Well, technically…

Suppose we have an instance of MoreDerived, and we call the member function g on it. Which f gets called, and what syntax do we need in g to call the other f’s?

// test.cc

void f();

template< class T >
class Base
{
public:
    virtual void f();
};

template< class T >
class Derived : public Base< T >
{
public:
    void g()
    {
        f();    // which f does this call?
    }
};

class MoreDerived : public Derived< int >
{
    void f();
};

The answer is that it calls the global function f. The reason (or ‘problem’) is that in the expression “f();”, the identifier f is a non-dependent name. It does not depend on the template parameter, so lookup occurs at the point of definition of g, not at the point of instantiation of the template. Because the base class is dependent on the type of the template parameter it is not used to resolve f. The only visible f is, therefore, the global f.

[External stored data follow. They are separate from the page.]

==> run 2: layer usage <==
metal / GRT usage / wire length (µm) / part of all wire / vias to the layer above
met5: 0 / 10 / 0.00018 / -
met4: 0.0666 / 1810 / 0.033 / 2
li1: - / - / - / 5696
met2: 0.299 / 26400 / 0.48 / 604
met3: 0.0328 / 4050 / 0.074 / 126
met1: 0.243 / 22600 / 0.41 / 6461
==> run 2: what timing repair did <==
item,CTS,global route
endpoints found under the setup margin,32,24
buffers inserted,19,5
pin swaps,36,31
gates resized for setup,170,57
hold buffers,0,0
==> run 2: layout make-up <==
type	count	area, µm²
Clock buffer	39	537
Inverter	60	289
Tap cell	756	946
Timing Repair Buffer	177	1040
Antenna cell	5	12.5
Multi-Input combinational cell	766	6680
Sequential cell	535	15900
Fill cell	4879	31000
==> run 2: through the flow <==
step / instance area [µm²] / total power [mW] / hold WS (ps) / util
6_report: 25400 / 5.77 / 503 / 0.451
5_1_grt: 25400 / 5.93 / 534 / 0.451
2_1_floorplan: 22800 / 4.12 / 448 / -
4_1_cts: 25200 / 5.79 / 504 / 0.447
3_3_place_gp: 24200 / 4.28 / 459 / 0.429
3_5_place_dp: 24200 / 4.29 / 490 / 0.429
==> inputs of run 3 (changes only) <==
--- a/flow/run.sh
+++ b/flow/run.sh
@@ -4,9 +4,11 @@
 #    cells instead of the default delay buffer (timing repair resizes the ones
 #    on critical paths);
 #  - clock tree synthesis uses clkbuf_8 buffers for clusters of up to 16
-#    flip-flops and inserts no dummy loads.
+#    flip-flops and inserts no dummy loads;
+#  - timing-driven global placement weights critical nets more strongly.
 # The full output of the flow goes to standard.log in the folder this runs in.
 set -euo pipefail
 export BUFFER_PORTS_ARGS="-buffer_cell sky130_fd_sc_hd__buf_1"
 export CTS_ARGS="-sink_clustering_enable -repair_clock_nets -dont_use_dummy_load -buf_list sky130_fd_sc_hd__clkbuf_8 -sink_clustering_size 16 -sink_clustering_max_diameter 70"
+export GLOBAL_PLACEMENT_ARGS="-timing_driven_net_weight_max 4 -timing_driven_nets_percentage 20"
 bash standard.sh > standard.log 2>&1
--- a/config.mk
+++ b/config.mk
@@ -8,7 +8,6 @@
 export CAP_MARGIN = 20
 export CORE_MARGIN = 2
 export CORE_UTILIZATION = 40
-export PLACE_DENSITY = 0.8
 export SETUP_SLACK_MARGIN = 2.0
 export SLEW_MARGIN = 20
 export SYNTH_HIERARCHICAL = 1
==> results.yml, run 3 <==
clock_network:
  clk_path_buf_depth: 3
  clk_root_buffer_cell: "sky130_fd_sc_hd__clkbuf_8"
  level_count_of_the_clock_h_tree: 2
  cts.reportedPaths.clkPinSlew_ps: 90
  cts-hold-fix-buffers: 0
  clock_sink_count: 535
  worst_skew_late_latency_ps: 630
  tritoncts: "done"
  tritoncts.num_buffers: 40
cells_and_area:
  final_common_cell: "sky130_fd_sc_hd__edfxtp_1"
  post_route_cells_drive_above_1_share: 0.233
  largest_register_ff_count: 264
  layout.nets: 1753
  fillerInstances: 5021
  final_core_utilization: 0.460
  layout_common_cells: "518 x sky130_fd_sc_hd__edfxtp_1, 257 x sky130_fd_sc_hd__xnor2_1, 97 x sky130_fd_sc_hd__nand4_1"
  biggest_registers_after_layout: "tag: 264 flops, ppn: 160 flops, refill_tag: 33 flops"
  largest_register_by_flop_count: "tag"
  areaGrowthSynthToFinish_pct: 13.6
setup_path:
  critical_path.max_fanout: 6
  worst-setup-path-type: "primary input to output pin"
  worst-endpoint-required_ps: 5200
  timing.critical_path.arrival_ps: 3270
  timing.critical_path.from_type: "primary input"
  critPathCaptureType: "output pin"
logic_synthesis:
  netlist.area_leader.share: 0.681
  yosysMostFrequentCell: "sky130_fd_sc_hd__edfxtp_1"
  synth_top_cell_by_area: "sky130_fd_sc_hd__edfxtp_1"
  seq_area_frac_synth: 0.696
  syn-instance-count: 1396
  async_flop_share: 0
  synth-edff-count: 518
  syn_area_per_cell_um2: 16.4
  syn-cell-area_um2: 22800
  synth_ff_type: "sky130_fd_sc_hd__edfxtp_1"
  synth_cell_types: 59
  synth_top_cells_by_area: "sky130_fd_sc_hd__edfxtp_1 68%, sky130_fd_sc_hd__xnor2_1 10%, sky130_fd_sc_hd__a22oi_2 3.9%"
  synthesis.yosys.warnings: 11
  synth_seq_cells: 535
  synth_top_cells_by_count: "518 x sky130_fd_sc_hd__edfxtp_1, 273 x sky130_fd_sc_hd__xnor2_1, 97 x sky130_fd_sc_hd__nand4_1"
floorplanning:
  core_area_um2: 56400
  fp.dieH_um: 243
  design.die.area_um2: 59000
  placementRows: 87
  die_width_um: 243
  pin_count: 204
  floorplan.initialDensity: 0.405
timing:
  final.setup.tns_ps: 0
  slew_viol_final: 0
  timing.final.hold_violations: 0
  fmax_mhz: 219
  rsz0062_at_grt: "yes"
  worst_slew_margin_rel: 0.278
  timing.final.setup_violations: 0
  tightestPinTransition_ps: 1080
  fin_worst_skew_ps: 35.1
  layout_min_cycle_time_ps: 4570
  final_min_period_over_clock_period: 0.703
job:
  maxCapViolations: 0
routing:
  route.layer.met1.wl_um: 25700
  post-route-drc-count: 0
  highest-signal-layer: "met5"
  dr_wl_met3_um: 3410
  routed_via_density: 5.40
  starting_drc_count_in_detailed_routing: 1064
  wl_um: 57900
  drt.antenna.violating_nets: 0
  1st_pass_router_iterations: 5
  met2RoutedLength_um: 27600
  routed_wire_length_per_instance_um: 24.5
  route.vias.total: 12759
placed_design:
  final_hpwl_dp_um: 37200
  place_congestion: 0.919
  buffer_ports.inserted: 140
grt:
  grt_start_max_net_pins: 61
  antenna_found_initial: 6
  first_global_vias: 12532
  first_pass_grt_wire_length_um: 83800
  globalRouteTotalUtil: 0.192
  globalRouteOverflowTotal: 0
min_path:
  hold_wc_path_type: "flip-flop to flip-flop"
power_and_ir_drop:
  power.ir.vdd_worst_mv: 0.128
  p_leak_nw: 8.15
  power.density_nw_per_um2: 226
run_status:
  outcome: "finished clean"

To call the base class’ f, we just use a qualified identifier:

void g()
{
    Base<T>::f();
}

As usual, this disables the virtual function mechanism and a direct call to the base class’ f is made.

How do we ensure that the correct virtual f is called? We need to call f through a pointer or reference which is dependent on the template parameter so that the base class is used in the lookup of f at the point of instantiation.

This means something like:

void g()
{
    Base<T>& baseref = *this;
    basethisref.f();
}

or

void g()
{
    Base<T>* basethis = this;
    basethis->f();
}

It’s actually enough to just do this:

void g()
{
    this->f();
}

“this” is type-dependent because g is a member function of a class template, so “this->f()” is a type-dependent expression because it has “this” as a type-dependent subexpression.